**THE TASK**
Each line of the data below that includes the string "widths" must be copied.

**MATERIAL SHOWN**
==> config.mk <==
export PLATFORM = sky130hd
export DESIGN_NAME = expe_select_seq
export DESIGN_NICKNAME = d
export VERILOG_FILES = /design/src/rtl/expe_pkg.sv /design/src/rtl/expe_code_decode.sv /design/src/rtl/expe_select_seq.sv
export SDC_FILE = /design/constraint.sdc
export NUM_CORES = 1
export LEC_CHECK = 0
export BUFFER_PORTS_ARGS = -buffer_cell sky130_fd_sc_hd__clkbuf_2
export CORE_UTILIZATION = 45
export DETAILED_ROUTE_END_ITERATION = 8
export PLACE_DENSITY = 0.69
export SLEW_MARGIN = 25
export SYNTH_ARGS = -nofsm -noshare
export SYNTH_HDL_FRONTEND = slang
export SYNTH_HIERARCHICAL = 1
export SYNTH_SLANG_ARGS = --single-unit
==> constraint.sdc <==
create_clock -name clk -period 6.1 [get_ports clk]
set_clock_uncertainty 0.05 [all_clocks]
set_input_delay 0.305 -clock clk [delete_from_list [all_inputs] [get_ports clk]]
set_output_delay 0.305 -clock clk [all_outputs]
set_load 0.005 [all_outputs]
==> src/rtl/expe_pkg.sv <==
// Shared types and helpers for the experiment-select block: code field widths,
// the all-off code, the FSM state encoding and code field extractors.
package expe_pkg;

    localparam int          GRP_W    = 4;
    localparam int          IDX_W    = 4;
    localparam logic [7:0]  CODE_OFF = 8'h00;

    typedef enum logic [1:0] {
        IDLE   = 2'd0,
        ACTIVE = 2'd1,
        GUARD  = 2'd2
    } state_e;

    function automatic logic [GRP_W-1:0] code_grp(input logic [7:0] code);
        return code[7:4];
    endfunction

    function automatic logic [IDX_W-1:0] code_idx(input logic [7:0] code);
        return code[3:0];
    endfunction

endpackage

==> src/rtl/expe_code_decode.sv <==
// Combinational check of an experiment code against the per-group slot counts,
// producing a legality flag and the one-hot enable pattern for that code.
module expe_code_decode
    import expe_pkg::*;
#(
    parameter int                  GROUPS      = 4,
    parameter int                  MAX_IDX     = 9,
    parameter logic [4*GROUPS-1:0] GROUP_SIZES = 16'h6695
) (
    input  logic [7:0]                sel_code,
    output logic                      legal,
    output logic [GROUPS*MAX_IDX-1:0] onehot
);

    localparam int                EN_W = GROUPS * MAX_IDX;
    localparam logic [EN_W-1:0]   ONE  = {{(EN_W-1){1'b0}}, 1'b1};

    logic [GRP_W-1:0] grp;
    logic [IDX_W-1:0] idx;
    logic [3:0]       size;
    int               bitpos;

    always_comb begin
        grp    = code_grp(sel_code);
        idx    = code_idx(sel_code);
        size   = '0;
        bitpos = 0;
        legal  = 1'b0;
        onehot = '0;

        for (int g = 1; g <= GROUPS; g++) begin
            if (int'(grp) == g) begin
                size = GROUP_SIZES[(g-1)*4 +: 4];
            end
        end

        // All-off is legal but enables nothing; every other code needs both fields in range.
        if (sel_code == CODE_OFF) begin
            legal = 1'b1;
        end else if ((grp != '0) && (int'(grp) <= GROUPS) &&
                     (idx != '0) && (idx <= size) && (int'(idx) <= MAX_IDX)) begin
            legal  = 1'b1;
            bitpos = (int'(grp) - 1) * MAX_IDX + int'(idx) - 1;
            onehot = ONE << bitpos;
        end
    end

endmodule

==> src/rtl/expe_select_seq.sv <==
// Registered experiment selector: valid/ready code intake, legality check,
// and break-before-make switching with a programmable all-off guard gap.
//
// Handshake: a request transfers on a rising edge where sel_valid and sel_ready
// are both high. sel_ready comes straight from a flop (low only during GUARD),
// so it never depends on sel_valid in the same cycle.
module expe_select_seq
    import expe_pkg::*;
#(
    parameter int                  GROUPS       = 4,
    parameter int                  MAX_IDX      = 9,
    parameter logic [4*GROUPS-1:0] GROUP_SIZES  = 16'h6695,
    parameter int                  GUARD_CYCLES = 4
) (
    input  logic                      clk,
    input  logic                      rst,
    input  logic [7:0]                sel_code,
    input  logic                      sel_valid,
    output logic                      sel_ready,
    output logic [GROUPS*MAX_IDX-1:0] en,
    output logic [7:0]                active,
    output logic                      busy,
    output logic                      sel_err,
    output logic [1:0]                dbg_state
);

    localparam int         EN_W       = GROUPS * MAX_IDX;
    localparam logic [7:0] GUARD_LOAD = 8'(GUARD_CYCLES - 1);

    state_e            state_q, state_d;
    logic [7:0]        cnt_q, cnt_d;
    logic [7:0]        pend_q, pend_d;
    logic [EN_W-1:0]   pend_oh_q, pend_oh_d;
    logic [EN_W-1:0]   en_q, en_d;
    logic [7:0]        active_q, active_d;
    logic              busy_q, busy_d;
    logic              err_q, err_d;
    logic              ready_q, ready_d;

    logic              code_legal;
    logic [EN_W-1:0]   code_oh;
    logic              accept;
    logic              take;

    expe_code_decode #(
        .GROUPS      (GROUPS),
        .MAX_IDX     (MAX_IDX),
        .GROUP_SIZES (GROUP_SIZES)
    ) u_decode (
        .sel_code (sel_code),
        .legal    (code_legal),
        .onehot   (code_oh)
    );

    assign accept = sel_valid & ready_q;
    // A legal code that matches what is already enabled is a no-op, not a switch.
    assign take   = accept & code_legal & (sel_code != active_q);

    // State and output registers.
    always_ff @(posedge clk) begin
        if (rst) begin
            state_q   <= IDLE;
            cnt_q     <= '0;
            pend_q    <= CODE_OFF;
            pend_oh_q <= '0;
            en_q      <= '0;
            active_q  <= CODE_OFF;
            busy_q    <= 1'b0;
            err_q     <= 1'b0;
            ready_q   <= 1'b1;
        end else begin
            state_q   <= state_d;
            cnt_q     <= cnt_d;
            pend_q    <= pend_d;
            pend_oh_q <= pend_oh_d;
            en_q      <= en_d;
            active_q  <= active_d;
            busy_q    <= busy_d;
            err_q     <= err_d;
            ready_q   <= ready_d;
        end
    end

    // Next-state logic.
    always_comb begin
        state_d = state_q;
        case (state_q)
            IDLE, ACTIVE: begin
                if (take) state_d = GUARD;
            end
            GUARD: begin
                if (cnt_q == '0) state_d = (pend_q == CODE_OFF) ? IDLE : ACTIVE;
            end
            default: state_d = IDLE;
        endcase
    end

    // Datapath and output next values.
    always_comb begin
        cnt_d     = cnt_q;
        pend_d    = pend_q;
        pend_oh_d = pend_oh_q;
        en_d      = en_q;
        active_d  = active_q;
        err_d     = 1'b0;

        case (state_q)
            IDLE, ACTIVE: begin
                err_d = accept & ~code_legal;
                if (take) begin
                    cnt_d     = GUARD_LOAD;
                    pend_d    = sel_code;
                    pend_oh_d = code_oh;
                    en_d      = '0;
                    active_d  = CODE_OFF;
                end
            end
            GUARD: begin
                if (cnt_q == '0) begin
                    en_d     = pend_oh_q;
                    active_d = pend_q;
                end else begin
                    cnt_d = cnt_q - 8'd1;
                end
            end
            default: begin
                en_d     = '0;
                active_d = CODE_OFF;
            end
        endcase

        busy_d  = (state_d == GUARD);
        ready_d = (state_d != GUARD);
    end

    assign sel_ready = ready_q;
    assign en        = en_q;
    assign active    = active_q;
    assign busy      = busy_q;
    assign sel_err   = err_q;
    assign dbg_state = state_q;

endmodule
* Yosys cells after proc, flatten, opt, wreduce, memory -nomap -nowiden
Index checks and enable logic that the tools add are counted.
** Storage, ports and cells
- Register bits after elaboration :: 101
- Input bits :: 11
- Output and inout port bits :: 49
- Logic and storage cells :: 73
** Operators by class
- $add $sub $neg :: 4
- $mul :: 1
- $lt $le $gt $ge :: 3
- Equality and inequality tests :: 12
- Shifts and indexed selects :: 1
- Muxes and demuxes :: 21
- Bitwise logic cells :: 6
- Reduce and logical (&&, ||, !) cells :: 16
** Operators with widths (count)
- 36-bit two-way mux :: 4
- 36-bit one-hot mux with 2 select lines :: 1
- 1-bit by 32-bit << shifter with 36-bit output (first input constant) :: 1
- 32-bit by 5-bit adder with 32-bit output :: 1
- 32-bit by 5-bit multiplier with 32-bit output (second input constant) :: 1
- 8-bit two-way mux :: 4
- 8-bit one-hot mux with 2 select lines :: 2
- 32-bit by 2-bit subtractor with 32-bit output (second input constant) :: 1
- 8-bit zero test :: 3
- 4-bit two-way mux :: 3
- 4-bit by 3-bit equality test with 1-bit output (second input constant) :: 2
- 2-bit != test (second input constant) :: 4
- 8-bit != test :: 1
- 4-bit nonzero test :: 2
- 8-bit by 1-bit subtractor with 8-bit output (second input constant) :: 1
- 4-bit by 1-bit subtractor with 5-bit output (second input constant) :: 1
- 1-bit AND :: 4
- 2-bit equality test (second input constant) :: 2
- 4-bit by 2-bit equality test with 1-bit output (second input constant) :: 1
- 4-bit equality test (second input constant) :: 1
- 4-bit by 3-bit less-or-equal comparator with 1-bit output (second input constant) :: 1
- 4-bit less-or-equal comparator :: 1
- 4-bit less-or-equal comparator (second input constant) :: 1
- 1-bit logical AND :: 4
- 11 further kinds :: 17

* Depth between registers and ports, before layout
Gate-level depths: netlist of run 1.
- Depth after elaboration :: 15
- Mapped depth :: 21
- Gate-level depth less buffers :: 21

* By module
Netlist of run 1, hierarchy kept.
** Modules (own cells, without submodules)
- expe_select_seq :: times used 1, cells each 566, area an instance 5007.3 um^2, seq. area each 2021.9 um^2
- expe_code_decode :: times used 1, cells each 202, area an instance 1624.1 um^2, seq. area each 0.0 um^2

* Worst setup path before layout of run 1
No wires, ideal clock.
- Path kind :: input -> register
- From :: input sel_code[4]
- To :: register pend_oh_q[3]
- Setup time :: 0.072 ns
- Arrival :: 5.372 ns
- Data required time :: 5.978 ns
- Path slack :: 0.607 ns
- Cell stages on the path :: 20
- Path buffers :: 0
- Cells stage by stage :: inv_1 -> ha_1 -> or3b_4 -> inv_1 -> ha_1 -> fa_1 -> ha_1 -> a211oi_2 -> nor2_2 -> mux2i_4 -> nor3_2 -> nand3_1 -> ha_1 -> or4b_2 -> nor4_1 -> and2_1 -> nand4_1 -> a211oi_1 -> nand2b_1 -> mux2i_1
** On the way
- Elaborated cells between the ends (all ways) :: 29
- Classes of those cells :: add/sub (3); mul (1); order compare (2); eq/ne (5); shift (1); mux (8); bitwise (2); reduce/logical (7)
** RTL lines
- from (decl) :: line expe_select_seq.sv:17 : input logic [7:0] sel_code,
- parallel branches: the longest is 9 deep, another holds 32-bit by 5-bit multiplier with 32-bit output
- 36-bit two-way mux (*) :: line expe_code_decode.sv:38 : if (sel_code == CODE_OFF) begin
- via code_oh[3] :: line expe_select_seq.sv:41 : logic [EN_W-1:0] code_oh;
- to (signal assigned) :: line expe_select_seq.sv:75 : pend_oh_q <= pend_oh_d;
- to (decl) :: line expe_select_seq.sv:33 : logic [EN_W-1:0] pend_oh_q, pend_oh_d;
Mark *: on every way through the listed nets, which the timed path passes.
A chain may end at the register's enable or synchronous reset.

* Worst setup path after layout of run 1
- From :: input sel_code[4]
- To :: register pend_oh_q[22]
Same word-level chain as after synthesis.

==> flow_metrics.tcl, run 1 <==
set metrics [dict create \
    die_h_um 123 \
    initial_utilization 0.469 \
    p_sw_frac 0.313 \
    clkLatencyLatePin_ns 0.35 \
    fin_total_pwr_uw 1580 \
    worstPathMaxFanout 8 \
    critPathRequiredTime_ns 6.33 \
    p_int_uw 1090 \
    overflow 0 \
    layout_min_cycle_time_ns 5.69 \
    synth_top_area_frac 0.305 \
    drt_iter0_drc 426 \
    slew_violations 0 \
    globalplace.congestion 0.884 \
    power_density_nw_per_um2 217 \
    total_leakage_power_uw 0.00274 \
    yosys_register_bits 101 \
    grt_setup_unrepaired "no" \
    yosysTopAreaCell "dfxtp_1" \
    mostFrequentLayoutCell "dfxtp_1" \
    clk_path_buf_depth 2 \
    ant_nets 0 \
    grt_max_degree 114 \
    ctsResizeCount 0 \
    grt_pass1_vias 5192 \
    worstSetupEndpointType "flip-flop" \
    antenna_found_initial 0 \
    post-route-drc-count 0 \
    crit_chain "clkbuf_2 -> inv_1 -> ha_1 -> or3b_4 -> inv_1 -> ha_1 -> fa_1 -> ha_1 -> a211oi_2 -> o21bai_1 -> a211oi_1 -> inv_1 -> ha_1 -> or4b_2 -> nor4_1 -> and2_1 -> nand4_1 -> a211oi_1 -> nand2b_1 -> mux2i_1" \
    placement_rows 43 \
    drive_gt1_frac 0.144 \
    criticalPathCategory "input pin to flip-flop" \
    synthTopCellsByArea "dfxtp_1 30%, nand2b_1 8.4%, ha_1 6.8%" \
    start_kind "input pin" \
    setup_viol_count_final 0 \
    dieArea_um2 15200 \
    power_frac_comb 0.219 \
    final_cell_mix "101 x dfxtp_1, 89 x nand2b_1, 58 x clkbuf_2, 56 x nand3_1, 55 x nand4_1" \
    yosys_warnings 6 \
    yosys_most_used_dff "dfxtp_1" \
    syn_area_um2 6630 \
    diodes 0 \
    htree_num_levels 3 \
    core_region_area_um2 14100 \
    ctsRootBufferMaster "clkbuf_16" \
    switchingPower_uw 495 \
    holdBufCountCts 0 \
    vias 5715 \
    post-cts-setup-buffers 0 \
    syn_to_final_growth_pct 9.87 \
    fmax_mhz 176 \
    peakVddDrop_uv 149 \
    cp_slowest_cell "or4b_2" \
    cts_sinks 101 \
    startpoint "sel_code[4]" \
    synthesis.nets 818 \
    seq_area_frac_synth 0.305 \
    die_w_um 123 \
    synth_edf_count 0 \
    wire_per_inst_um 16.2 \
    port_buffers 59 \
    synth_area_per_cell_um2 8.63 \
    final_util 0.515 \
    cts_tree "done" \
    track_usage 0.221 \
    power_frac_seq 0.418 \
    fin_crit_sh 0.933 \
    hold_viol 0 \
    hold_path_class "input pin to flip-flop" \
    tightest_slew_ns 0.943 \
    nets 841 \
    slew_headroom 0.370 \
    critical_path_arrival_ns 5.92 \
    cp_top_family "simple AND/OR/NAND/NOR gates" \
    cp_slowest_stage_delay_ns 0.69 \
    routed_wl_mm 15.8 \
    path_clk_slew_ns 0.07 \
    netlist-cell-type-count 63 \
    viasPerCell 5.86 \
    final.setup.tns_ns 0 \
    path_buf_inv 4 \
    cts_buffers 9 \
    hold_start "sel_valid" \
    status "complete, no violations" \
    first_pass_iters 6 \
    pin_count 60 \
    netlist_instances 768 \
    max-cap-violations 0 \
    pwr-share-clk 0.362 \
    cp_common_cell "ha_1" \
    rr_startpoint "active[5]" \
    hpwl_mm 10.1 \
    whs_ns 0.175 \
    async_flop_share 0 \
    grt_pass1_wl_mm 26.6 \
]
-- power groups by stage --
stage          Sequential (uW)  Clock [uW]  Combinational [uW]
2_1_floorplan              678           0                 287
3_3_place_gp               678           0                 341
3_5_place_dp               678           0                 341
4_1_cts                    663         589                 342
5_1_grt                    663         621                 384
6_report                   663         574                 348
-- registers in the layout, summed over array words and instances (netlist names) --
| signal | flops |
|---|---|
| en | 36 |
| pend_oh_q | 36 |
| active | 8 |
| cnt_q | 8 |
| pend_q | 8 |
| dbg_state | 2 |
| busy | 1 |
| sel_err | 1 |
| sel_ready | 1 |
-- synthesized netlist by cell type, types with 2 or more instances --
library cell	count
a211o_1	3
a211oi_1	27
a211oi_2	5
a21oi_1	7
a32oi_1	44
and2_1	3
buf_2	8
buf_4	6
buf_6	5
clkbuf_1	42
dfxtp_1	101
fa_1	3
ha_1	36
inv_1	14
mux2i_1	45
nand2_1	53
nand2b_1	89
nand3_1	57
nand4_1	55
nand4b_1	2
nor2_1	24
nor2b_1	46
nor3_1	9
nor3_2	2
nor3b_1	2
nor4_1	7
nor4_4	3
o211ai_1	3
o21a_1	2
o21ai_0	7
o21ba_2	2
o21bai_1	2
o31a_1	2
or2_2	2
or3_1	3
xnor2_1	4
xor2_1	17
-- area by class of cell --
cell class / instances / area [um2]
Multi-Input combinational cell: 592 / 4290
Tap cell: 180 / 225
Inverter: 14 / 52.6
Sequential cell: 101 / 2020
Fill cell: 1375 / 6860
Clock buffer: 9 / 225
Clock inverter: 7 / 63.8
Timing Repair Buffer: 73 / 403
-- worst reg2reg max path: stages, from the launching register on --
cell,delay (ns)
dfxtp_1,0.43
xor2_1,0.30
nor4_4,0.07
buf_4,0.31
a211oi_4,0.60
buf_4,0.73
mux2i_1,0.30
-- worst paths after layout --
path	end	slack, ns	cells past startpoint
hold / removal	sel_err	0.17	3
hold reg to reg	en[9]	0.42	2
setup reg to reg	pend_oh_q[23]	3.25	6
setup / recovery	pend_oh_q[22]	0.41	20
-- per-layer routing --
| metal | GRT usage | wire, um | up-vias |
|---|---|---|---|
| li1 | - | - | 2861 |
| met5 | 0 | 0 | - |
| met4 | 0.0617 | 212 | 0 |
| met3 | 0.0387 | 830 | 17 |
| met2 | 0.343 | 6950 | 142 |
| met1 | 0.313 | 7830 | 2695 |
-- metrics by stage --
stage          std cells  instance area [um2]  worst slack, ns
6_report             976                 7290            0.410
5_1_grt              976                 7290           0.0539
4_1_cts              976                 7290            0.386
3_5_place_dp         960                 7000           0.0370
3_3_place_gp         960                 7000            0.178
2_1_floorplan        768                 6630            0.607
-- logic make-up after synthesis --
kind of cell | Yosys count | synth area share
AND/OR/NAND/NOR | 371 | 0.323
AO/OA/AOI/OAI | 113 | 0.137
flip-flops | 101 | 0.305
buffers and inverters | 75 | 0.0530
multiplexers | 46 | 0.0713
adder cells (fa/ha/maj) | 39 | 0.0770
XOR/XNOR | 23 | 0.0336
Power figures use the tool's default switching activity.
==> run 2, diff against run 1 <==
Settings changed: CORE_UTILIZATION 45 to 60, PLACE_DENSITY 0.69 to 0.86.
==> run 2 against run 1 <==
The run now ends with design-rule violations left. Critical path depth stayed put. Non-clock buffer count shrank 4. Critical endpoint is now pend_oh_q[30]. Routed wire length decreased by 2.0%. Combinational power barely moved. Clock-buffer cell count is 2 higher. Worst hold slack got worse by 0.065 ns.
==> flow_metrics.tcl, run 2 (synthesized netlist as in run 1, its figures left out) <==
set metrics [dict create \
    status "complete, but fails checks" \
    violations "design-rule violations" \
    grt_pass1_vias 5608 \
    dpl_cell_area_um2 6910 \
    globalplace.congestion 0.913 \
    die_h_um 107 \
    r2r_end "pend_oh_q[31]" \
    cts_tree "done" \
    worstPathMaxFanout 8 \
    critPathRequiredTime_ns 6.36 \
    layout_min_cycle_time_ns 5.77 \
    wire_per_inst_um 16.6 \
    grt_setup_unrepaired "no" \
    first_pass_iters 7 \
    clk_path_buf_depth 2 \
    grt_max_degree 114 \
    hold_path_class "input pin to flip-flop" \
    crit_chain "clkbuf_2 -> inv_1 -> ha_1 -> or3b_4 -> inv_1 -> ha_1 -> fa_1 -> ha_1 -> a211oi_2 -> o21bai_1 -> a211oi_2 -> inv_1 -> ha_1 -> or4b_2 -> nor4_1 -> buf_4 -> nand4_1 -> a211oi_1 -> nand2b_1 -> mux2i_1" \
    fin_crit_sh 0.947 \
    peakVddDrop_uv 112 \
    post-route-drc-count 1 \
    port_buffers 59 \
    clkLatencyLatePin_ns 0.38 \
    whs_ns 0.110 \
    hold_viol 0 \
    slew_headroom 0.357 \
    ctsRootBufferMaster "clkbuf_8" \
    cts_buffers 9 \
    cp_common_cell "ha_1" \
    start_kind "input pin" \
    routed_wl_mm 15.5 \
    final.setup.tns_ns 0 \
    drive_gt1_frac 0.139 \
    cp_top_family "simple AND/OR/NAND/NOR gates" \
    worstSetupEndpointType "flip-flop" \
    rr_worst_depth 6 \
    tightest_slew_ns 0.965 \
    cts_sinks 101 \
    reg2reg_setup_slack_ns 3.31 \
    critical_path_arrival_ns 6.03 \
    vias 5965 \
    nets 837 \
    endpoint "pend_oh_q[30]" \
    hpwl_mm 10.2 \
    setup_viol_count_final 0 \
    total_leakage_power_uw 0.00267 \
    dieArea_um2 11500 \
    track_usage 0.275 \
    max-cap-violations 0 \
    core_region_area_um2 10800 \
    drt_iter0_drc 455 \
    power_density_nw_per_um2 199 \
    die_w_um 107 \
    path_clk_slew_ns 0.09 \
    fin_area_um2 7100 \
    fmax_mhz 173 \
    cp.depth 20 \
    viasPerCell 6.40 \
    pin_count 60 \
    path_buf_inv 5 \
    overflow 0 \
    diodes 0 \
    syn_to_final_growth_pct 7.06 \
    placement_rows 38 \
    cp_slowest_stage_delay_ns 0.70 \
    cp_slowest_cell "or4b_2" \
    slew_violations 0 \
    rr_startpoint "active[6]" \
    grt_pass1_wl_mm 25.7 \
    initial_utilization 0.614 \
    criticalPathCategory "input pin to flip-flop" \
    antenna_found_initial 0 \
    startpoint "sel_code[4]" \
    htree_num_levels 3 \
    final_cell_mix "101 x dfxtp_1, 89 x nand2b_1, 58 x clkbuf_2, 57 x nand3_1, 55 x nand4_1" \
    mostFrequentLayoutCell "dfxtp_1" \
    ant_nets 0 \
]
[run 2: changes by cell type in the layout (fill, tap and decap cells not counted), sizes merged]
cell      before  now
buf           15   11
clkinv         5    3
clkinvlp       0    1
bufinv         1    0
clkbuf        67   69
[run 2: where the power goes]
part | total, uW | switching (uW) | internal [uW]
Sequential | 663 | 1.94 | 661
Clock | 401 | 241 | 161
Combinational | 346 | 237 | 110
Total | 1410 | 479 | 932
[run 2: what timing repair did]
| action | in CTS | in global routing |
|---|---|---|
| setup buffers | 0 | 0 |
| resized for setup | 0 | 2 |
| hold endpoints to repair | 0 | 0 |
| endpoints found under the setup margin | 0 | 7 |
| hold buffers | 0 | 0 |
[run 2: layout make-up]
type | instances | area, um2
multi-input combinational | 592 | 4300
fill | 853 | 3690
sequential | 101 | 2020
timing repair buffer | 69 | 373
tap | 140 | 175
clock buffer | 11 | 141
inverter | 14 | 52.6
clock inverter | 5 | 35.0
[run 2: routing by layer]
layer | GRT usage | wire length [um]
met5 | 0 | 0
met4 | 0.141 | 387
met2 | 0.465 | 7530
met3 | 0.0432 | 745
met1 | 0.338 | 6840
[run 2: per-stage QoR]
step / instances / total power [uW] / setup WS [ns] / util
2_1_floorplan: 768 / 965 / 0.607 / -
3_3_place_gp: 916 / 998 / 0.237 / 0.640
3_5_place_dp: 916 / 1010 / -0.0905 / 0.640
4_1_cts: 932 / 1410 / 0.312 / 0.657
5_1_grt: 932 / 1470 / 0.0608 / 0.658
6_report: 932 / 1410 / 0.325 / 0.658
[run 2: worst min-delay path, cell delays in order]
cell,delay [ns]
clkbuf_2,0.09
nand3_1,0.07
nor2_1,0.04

**WORKED SOLUTION**
// Shared types and helpers for the experiment-select block: code field widths,
** Operators with widths (count)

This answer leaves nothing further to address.